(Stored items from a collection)
==========

`src/rtl/ofq_pkg.sv`:
```
// ----------------------------------------------------------------------------
// ofq_pkg
// Shared types, constants and helpers of the offset u16 quantize/dequantize
// pipeline.
// ----------------------------------------------------------------------------
package ofq_pkg;

	localparam int QUO_W          = 26;
	localparam int BITS_PER_STAGE = 2;
	localparam int DIV_STAGES     = QUO_W / BITS_PER_STAGE;

	localparam logic [31:0] SCALE_RESET = 32'h3F80_0000;
	localparam logic [15:0] CODE_OFFSET = 16'h8000;
	localparam logic [15:0] CODE_MAX    = 16'hFFFF;
	localparam logic [31:0] F32_QNAN    = 32'h0040_0000;
	localparam logic [31:0] F32_DEF_NAN = 32'hFFC0_0000;

	typedef enum logic [1:0] {
		FN_Q32 = 2'd0,
		FN_D32 = 2'd1,
		FN_Q16 = 2'd2,
		FN_D16 = 2'd3
	} func_t;

	// quotient class, decided up front
	typedef enum logic [1:0] {
		QC_DIV  = 2'd0,
		QC_ZERO = 2'd1,
		QC_MAX  = 2'd2
	} qcls_t;

	typedef struct packed {
		func_t              func;
		qcls_t              qcls;
		logic signed [9:0]  qexp;
		logic [24:0]        rem;
		logic [23:0]        dvs;
		logic [25:0]        quo;
		logic [31:0]        dq;
	} pipe_t;

	typedef struct packed {
		pipe_t       p;
		logic [39:0] prod;
		logic [7:0]  ses;
		logic        ssign;
		logic        dq_sp;
	} front_t;

	function automatic logic [4:0] msb24(input logic [23:0] x);
		logic [4:0] r;
		r = '0;
		for (int i = 0; i < 24; i++) begin
			if (x[i]) r = 5'(i);
		end
		return r;
	endfunction

	function automatic logic [5:0] msb40(input logic [39:0] x);
		logic [5:0] r;
		r = '0;
		for (int i = 0; i < 40; i++) begin
			if (x[i]) r = 6'(i);
		end
		return r;
	endfunction

endpackage

```
`src/rtl/ofq_front.sv`:
```
// ----------------------------------------------------------------------------
// ofq_front
// Unpacks and normalizes the operand and the scale, classifies the quotient
// and forms the dequantize product.
// ----------------------------------------------------------------------------
module ofq_front import ofq_pkg::*; (
	input  logic        clk,
	input  logic        arst_n,
	input  logic        en,
	input  logic        v_in,
	input  logic [1:0]  func,
	input  logic [31:0] value_bits,
	input  logic [31:0] scale_bits,
	output logic        v_s1,
	output front_t      d_s1
);

	logic              xs, xspec, xzero, xnan, xinf;
	logic signed [9:0] xexp_raw, xexp;
	logic [23:0]       xman_raw, xman;
	logic [4:0]        xlz, slz;
	logic              ss, sspec, szero, snan, sinf;
	logic [7:0]        se;
	logic [22:0]       sf;
	logic signed [9:0] sexp_raw, sexp;
	logic [23:0]       sman_raw, sman;
	logic [15:0]       uval;
	front_t            d;

	always_comb begin
		if (func[1] == 1'b0) begin
			xs       = value_bits[31];
			xspec    = value_bits[30:23] == 8'hFF;
			xzero    = value_bits[30:0] == 31'd0;
			xnan     = xspec && (value_bits[22:0] != 23'd0);
			xexp_raw = (value_bits[30:23] == 8'd0) ? -10'sd126
				: $signed({2'b00, value_bits[30:23]}) - 10'sd127;
			xman_raw = {value_bits[30:23] != 8'd0, value_bits[22:0]};
		end else begin
			xs       = value_bits[15];
			xspec    = value_bits[14:10] == 5'h1F;
			xzero    = value_bits[14:0] == 15'd0;
			xnan     = xspec && (value_bits[9:0] != 10'd0);
			xexp_raw = (value_bits[14:10] == 5'd0) ? -10'sd14
				: $signed({5'b00000, value_bits[14:10]}) - 10'sd15;
			xman_raw = {value_bits[14:10] != 5'd0, value_bits[9:0], 13'd0};
		end
		xinf = xspec && !xnan;
		xlz  = 5'd23 - msb24(xman_raw);
		xman = xman_raw << xlz;
		xexp = xexp_raw - $signed({5'b00000, xlz});

		ss       = scale_bits[31];
		se       = scale_bits[30:23];
		sf       = scale_bits[22:0];
		sspec    = se == 8'hFF;
		szero    = scale_bits[30:0] == 31'd0;
		snan     = sspec && (sf != 23'd0);
		sinf     = sspec && !snan;
		sexp_raw = (se == 8'd0) ? -10'sd126 : $signed({2'b00, se}) - 10'sd127;
		sman_raw = {se != 8'd0, sf};
		slz      = 5'd23 - msb24(sman_raw);
		sman     = sman_raw << slz;
		sexp     = sexp_raw - $signed({5'b00000, slz});

		d        = '0;
		d.p.func = func_t'(func);
		d.p.qexp = xexp - sexp;
		d.p.rem  = {1'b0, xman};
		d.p.dvs  = sman;
		d.p.quo  = '0;

		// negative, zero, nan and tiny quotients all end at the bottom code
		if (xnan || snan || xzero) begin
			d.p.qcls = QC_ZERO;
		end else if (xinf) begin
			d.p.qcls = (!sinf && !(xs ^ ss)) ? QC_MAX : QC_ZERO;
		end else if (szero) begin
			d.p.qcls = (xs ^ ss) ? QC_ZERO : QC_MAX;
		end else if (sinf || (xs ^ ss)) begin
			d.p.qcls = QC_ZERO;
		end else begin
			d.p.qcls = QC_DIV;
		end

		uval    = value_bits[15:0] ^ CODE_OFFSET;
		d.prod  = 40'(uval) * 40'(sman_raw);
		d.ses   = (se == 8'd0) ? 8'd1 : se;
		d.ssign = ss;
		d.dq_sp = 1'b1;
		if (snan) begin
			d.p.dq = scale_bits | F32_QNAN;
		end else if (sinf) begin
			d.p.dq = (uval == 16'd0) ? F32_DEF_NAN : {ss, 8'hFF, 23'd0};
		end else if (szero || uval == 16'd0) begin
			d.p.dq = {ss, 31'd0};
		end else begin
			d.p.dq  = '0;
			d.dq_sp = 1'b0;
		end
	end

	always_ff @(posedge clk or negedge arst_n) begin
		if (!arst_n) begin
			v_s1 <= 1'b0;
		end else if (en) begin
			v_s1 <= v_in;
		end
	end

	always_ff @(posedge clk) begin
		if (en) begin
			d_s1 <= d;
		end
	end

endmodule

```
`config.mk`:
```
export PLATFORM = sky130hd
export DESIGN_NAME = ofq_front
export DESIGN_NICKNAME = d
export VERILOG_FILES = /design/src/rtl/ofq_pkg.sv /design/src/rtl/ofq_front.sv
export SDC_FILE = /design/constraint.sdc
export NUM_CORES = 1
export LEC_CHECK = 0
export BUFFER_PORTS_ARGS = -buffer_cell sky130_fd_sc_hd__buf_2
export CAP_MARGIN = 20
export CORE_UTILIZATION = 50
export CTS_CLUSTER_SIZE = 30
export DETAILED_ROUTE_END_ITERATION = 16
export PLACE_DENSITY = 0.7
export SYNTH_ARGS = -nofsm -noshare
export SYNTH_HDL_FRONTEND = slang
export SYNTH_SLANG_ARGS = --single-unit
```
`constraint.sdc`:
```
create_clock -name clk -period 0.8 [get_ports clk]
set_input_delay 0.08 -clock clk [delete_from_list [all_inputs] [get_ports clk]]
set_output_delay 0.08 -clock clk [all_outputs]
set_load 0.05 [all_outputs]
```
==> impl_summary.md <==
Setup path
The worst setup path is captured at a flop. STA classifies the critical path startpoint as an input port. The startpoint of the worst-slack reg-to-reg timing path is v_s1$_DFFE_PN0P_. The largest incremental delay on the critical path is roughly 0.55 ns.

The critical path goes through buf_12, buf_6, nand2_4, fa_1, inv_2, fa_1, inv_2, fa_1, inv_2, fa_1, inv_2, fa_1, inv_2, fa_2, ha_4, o211ai_1, a21oi_1, o21ai_2, o311ai_4, o211ai_1, buf_4, a21oi_4, mux2i_1, o221ai_1. The critical path is of the input port to flop type. STA puts the critical path data required time at between 1 and 1.5 ns. The arrival time at the worst endpoint is between 5 and 6 ns. The worst-path cell with the longest stage delay is sky130_fd_sc_hd__fa_1. For flop-to-flop paths, the worst setup slack is ~0.04 ns. The worst-path maximum fanout is 6. The number of cells traversed by the worst register-to-register path is 1. In this run the critical register-to-register path is captured at v_s1$_DFFE_PN0P_.

Clocking
The H-tree was split into 4 levels. The number of buffers inserted during clock tree synthesis is 17. The clock tree from TritonCTS is yes.

The clock-pin slew on the worst setup and hold paths is 0.07 ns. The clock network latency to the later pin of the worst-skew pair is 0.49 ns. The total number of clock tree sinks is about 150.

Clock tree synthesis selected as its root buffer the cell sky130_fd_sc_hd__clkbuf_16. Counting along the longest clock path gives a buffer depth of 2.

Route
For this run, the detailed router's first-pass iteration total came to 5. The routed layout has around 19,000 vias. The routed design has just under 70,000 um of wire. The number of vias per cell is about 5.5.

In this run, the number of DRC markers left after iteration 0 of detailed routing was approximately 1,300. The count of nets left with antenna violations once routing finished came out at 0. After detailed routing, the number of remaining DRC violations is 0. The detailed-route wire length per cell is 20.06 um.

Placed design
Buffers placed on the I/O ports in this run total approximately 210. The number of placed instances, taps included, is between 3,000 and 4,000. The routability-driven placement congestion ratio is roughly 0.97. The post-DP HPWL is roughly 54,000 um. At the placement stage, the worst setup path has a slack of -5.525 ns.

Timing
The max-slew violation count is 0. Across all hold checks on the routed design, the worst slack comes to 0.03319 ns. The transition time at the pin with the least slew margin is between 0.7 and 0.8 ns. Adding up every negative setup slack in the final design gives -324.48 ns.

The hold violation count in the final report was 0. Subtracting the final worst setup slack from the clock period gives 5.460 ns. The final worst slack is -4.660 ns. The number of setup violations in the final report is roughly 280. The remaining max-slew budget at the tightest pin is 47.05%.

Setup repair after global routing could not meet its margin everywhere. The highest attainable clock frequency is between 150 and 200 MHz. The final critical path takes up 682.5% of the cycle. The worst clock skew on the final layout is 0 ns.

GRT
The global-route wire length before repair is 108,600 um. The number of global-route vias before repair is around 20,000. After global routing the overflow that remains totals 0. Global routing used between 30% and 40% of the available tracks. The maximum number of pins on one net before global-route repair is 31.

The number of antenna violations at the first check in global routing was 5.

Status
The flow ran to the end, but the final reports show violations. The final reports fail on setup timing.

Power
The analysis attributes to cell leakage a power of between 10 and 15 nW. Power spread over the standard cell area amounts to 4953 nW/um^2. The total power consumption of the routed design is between 100 and 150 mW. IR analysis of the VDD net gives a maximum drop of between 0.008 and 0.009 V.

Run
The number of maximum-capacitance constraint violations is 0.

Floorplan
In this run the horizontal extent of the chip is ~210 um. The core region area is ~42,000 sq um. The number of top-level pins is roughly 240. The number of cell rows is 75. Measured along the y axis, the die boundary spans 208.1 um. The full die area is between 40,000 and 50,000 sq um. The starting density of the core is 50.64%.

Yosys
Sequential elements use between 20 and 25% of the synthesized area. The cell area that synthesis handed to floorplanning was approximately 21,000 sq um. The number of flops mapped to enable cells by yosys is approximately 140. The number of synthesized register bits is 145. The cell count after synthesis came out at approximately 2,300.

The netlist uses 90 different library cells. During synthesis, Yosys emitted a total of 0 warnings. In the synthesized netlist the dominant register cell turns out to be sky130_fd_sc_hd__edfxtp_1. The proportion of register bits with asynchronous set or reset after synthesis is less than 1%. Averaged over all synthesized cells, the footprint is 9.296 sq um.

Finish
The area growth from synthesis to layout is 38.68%. Excluding fillers, the count of instances in the completed layout stands at between 3,000 and 4,000. The fraction of final layout cells with drive strength greater than 1 is a little under two fifths. The number of nets in the final layout is 3,417.

Hold path
The capture endpoint of the worst hold path is v_s1$_DFFE_PN0P_. The worst hold path belongs to the class input port to flop. The worst hold path cell count is 2. The worst min-delay path startpoint is en.
## report_power, final
group | switching (mW) | internal (mW)
clock network | 3.90 | 4.72
registers | 0.421 | 13.2
logic | 63.5 | 60.2
## per-layer routing
metal | vias to the layer above | wire length (um) | global-route usage, %
met4 | 0 | 3124 | 14.81
met1 | 9486 | 27890 | 42.14
met2 | 731 | 34110 | 54.47
li1 | 8527 | - | -
met5 | - | 0 | 0
met3 | 169 | 4090 | 5.449
## state kept, by name, summed over array words and instances (netlist names)
register and cells:
d_s1 144, v_s1 1
## worst max path at each step
stage / startpoint / endpoint / slack [ns] / cells after the start
finish: value_bits[1] / d_s1[48]$_DFFE_PP_ / -4.66 / 24
global route: value_bits[6] / d_s1[48]$_DFFE_PP_ / -4.86 / 24
CTS: value_bits[3] / d_s1[48]$_DFFE_PP_ / -4.59 / 26
detailed placement: value_bits[1] / d_s1[48]$_DFFE_PP_ / -5.53 / 21
global placement: value_bits[1] / d_s1[48]$_DFFE_PP_ / -5.43 / 21
floorplan: value_bits[1] / d_s1[31]$_DFFE_PP_ / -4.88 / 23
## cell families (layout without fill, tap and decap cells)
kind of cell / Yosys count / count (layout) / share of synthesized area, %
buffers and inverters: 526 / 1122 / 10.00
DFF: 145 / 145 / 20.48
adders and majority gates: 453 / 453 / 37.85
AOI/OAI and AO/OA: 283 / 283 / 8.960
and+or+nand+nor: 731 / 731 / 16.01
muxes: 87 / 87 / 4.247
xor gates and xnor gates: 59 / 59 / 2.433
other: 1 / 32 / 0.01766
## critical path: cells and delay by family
kind / cells / cell delay [ns]
multiplexers: 1 / 0.20
AND/OR/NAND/NOR: 1 / 0.04
adder cells (fa/ha/maj): 7 / 3.39
buffers and inverters: 8 / 0.62
AO/OA/AOI/OAI: 7 / 1.37
## layout by cell type (no fill, tap or decap), types with 46 or more instances in the layout
cell                         n
sky130_fd_sc_hd__fa_1      303
sky130_fd_sc_hd__nor2_1    118
sky130_fd_sc_hd__nand2_1   305
sky130_fd_sc_hd__edfxtp_1  144
sky130_fd_sc_hd__mux2i_1    56
sky130_fd_sc_hd__buf_6      82
sky130_fd_sc_hd__inv_1     309
sky130_fd_sc_hd__buf_4     415
sky130_fd_sc_hd__ha_1      103
sky130_fd_sc_hd__and2_1    103
sky130_fd_sc_hd__buf_2     175
sky130_fd_sc_hd__a21oi_1    52
sky130_fd_sc_hd__inv_2      46
## metrics by stage
stage | area, sq um | utilization, %
floorplan | 22850 | -
global placement | 26460 | 63.07
detailed placement | 26460 | 63.07
CTS | 28740 | 68.51
global route | 29460 | 70.22
finish | 29460 | 70.22
## area by class of cell
class | count | area (sq um)
Fill cell | 3143 | 12490
Inverter | 360 | 1373
Multi-Input combinational cell | 1640 | 16510
Clock inverter | 15 | 183.9
Antenna cell | 5 | 12.51
Sequential cell | 145 | 4350
Timing Repair Buffer | 730 | 5926
Clock buffer | 17 | 425.4
Tap cell | 539 | 674.4
## timing repair
item,4_1_cts,5_1_grt
buffers inserted,36,24
resized for setup,293,149
gates cloned,4,1
hold endpoints to repair,12,0
hold buffers,13,0
setup endpoints to repair,276,276
pin swaps,121,86
## cell usage after synthesis, drive strengths merged (26+ instances only)
cell type	number	share of area (%)
ha	137	8.1
buf	55	1.7
and2	125	3.7
o21ai	57	1.3
xnor2	41	1.7
clkbuf	111	2.0
nor3	28	0.66
mux2i	71	3.3
fa	316	30
nand3	26	0.61
a21oi	82	2.0
nand2	335	5.9
inv	359	6.3
edfxtp	144	20
nor2	134	2.4
No activity file was read; power rests on OpenSTA's default activity.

==========

Task goal:
Determine the number of lines above that include the word "automatic"; the reply is that number only.

Result below:
2